| ← 51 | 52 | 53 → |
- Cardinal: fifty-two
- Ordinal: 52nd (fifty-second)
- Factorization: 2^{2} × 13
- Divisors: 1, 2, 4, 13, 26, 52
- Greek numeral: ΝΒ´
- Roman numeral: LII, lii
- Binary: 110100_{2}
- Ternary: 1221_{3}
- Senary: 124_{6}
- Octal: 64_{8}
- Duodecimal: 44_{12}
- Hexadecimal: 34_{16}

= 52 (number) =

52 (fifty-two) is the natural number following 51 and preceding 53.

==In mathematics==
52 is the 5th Bell number; there are 52 ways to partition a set of 5 objects.

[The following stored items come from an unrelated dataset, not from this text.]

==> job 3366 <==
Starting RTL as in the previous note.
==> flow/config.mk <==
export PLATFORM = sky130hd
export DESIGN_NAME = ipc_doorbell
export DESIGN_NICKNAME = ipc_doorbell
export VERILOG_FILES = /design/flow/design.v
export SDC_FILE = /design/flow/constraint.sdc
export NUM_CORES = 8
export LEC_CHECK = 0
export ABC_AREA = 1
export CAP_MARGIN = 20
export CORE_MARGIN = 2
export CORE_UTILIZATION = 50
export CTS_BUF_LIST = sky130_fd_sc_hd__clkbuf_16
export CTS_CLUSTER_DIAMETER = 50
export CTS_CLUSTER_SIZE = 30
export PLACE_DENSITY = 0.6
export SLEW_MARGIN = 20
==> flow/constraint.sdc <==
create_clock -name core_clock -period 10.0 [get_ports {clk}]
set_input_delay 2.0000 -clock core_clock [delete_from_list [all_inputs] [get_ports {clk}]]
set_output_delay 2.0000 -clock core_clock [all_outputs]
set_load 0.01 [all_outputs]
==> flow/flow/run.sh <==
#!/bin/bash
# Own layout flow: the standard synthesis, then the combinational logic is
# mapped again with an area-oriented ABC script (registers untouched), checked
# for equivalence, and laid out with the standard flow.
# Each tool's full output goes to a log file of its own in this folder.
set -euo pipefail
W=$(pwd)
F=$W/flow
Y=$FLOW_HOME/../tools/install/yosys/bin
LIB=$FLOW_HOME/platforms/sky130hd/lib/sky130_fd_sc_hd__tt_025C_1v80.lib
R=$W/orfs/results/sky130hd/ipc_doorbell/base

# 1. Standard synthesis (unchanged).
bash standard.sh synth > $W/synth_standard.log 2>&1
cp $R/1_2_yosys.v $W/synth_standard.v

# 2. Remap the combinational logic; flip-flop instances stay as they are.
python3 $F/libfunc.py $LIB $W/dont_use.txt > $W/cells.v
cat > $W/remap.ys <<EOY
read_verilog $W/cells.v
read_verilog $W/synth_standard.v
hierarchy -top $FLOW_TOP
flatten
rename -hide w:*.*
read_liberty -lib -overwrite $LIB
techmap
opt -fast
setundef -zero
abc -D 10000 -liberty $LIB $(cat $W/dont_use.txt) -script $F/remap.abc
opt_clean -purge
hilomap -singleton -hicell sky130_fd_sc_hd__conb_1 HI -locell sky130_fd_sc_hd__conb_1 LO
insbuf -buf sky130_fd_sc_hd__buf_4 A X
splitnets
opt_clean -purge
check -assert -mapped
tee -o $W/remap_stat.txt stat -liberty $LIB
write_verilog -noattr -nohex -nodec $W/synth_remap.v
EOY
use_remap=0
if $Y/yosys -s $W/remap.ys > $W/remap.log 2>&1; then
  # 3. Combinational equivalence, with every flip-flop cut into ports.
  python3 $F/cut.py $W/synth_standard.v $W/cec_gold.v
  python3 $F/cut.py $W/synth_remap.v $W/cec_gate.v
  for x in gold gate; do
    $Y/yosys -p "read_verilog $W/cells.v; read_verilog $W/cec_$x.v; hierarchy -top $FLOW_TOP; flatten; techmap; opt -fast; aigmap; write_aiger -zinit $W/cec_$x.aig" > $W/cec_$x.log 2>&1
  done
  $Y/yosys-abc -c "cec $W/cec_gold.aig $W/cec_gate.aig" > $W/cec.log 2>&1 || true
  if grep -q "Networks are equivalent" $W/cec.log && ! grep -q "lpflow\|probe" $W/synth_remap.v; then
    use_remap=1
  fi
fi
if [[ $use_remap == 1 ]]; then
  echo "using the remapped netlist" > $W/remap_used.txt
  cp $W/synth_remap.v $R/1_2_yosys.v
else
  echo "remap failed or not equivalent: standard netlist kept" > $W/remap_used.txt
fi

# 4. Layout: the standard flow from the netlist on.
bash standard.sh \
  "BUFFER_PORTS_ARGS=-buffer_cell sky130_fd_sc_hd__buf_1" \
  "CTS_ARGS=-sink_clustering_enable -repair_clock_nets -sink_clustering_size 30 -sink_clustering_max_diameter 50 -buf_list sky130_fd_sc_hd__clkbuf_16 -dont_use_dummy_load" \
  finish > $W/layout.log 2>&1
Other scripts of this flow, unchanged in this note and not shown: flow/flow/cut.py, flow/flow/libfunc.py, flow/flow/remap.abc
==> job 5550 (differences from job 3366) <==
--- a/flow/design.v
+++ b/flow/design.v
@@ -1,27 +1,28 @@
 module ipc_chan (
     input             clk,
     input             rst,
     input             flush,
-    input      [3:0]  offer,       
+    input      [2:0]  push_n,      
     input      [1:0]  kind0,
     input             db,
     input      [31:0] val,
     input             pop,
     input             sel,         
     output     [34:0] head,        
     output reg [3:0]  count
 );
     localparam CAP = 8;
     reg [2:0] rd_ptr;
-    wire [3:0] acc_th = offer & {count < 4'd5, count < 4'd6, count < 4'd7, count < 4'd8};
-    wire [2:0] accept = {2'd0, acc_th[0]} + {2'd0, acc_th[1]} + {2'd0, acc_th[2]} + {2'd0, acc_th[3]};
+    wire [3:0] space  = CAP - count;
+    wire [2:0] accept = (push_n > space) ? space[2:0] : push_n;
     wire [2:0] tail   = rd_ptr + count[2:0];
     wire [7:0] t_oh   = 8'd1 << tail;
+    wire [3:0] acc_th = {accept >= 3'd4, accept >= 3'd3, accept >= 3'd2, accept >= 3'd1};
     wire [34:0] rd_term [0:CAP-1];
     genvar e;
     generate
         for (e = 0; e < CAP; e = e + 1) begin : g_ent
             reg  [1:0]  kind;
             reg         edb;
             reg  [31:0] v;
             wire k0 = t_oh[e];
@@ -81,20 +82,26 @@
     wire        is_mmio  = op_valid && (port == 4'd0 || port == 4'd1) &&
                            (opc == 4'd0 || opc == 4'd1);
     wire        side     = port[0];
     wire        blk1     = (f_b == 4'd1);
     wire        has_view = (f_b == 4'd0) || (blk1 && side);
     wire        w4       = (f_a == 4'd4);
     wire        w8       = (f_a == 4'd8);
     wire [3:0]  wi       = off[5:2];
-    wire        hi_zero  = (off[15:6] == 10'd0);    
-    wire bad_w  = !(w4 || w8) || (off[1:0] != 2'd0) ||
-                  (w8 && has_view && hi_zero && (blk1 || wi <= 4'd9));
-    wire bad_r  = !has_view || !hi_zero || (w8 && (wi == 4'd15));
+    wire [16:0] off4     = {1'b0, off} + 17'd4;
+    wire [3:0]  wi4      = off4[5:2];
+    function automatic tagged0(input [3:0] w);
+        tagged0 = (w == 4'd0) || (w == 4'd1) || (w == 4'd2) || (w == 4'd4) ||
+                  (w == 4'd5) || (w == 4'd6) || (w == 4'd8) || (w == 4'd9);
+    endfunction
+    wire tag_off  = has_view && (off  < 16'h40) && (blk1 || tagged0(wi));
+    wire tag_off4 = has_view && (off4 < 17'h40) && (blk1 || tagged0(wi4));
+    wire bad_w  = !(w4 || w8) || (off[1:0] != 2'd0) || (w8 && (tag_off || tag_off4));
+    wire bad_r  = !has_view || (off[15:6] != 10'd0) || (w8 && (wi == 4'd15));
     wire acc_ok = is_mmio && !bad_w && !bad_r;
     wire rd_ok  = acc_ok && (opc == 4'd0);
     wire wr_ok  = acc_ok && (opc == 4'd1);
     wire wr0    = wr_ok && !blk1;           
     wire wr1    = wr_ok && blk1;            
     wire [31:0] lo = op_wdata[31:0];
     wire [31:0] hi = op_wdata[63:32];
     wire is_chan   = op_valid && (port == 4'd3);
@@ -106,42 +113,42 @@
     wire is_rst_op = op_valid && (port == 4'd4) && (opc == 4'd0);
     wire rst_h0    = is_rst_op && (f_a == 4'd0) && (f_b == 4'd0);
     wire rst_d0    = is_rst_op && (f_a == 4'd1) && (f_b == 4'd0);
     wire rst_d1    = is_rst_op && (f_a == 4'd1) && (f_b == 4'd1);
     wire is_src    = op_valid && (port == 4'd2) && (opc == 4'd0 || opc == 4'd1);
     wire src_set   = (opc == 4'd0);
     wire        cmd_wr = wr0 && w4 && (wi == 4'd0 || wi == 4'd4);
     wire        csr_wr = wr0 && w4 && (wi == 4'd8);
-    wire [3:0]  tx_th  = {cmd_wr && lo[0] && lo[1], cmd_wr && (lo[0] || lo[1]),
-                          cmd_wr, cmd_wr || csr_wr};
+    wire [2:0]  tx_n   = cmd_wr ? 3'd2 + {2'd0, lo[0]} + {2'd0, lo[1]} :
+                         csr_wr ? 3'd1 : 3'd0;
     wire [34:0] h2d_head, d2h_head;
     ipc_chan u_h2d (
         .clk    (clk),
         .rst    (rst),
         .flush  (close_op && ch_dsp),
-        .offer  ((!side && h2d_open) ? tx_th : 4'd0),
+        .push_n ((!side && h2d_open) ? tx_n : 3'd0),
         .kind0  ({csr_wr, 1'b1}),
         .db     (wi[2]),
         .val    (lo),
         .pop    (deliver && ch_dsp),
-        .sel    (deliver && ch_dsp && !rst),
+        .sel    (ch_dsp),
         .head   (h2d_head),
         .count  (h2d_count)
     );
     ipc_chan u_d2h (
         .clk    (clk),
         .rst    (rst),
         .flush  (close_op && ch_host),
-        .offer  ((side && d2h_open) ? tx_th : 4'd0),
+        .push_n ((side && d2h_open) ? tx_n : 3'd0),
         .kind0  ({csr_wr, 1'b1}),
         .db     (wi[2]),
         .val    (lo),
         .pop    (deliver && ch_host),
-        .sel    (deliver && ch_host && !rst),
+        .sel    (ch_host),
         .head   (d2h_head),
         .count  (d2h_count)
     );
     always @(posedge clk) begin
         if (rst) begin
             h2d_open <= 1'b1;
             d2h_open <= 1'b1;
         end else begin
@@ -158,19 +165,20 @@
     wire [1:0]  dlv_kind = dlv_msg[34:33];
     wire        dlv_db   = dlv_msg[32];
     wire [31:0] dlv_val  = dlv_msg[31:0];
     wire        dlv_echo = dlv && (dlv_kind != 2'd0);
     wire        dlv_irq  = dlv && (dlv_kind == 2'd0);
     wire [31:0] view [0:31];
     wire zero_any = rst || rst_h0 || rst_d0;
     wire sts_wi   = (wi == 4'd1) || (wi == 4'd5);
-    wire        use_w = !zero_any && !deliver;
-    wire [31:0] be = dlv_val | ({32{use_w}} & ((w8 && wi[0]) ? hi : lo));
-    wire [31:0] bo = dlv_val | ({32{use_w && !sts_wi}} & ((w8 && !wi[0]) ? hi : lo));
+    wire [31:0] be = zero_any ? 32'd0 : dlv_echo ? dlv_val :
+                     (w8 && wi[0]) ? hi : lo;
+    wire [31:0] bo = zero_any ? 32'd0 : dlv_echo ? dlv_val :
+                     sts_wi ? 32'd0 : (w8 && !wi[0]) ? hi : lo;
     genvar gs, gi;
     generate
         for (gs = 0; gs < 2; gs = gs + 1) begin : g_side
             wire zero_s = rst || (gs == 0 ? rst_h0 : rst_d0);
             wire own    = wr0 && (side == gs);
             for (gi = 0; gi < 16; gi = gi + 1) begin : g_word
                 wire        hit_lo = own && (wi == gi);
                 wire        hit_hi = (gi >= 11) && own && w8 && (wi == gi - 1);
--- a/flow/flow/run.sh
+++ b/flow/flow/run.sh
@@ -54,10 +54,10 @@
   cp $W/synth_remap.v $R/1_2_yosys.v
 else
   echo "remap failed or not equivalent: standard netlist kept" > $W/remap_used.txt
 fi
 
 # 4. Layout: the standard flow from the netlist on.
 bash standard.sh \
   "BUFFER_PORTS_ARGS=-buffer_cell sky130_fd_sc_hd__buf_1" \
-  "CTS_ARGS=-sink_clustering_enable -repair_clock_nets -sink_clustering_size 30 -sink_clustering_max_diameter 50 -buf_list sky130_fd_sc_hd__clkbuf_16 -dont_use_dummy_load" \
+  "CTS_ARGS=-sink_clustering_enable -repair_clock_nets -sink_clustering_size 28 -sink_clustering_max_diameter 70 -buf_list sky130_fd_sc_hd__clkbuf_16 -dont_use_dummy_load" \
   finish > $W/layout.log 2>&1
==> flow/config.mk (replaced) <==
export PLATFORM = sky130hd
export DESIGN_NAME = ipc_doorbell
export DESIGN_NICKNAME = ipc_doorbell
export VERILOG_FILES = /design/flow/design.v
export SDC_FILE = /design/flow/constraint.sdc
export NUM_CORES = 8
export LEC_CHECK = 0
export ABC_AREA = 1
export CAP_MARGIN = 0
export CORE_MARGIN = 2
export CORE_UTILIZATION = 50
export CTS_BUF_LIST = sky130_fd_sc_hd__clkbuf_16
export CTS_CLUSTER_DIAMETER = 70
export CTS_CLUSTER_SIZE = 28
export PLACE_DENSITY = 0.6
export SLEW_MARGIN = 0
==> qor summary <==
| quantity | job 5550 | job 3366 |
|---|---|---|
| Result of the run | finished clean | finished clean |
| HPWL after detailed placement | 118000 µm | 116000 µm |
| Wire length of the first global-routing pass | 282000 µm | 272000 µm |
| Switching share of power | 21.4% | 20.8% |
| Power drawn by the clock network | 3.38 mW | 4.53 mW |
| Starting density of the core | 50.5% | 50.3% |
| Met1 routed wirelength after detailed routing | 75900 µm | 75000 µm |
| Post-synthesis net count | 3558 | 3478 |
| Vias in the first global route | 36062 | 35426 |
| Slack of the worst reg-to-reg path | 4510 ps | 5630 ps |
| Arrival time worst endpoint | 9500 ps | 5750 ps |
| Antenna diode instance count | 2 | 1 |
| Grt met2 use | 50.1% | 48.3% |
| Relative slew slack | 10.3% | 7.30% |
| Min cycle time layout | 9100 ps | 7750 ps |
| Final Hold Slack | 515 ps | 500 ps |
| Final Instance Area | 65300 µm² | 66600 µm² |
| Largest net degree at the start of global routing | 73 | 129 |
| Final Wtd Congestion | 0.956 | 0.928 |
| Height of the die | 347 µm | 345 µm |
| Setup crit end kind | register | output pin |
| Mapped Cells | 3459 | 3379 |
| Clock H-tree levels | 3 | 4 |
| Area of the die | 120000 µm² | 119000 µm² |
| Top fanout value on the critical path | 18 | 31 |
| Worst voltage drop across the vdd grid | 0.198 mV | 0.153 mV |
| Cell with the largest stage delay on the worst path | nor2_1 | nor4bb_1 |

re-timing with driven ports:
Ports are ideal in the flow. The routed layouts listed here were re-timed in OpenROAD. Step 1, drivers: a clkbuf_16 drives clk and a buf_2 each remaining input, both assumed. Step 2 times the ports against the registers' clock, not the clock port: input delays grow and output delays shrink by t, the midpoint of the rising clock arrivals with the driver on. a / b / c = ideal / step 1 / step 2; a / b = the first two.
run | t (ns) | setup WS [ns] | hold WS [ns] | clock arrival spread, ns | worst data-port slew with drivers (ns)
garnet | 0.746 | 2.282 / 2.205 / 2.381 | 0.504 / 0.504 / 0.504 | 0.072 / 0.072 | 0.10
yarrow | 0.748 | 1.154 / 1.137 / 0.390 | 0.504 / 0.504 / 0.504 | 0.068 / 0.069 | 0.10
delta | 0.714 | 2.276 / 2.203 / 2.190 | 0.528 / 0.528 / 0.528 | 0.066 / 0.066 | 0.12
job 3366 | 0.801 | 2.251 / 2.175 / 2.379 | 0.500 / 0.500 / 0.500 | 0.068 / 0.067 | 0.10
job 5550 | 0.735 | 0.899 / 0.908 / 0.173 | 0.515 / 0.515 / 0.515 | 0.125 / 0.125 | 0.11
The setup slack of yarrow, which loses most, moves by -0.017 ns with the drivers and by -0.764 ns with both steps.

With an aliquot sum of 46, 52 is within an aliquot sequence of seven composite numbers { 52, 46, 26, 16, 15, 9, 4, 3, 1, 0 } to the prime in the 3-aliquot tree. This sequence does not extend above 52 because 52 is an untouchable number, meaning it is never the sum of proper divisors of any number. It is the first untouchable number larger than 2 and 5.

52 is a noncototient since it is not equal to x − φ(x) for any x .

52 is a decagonal number and a vertically symmetrical number.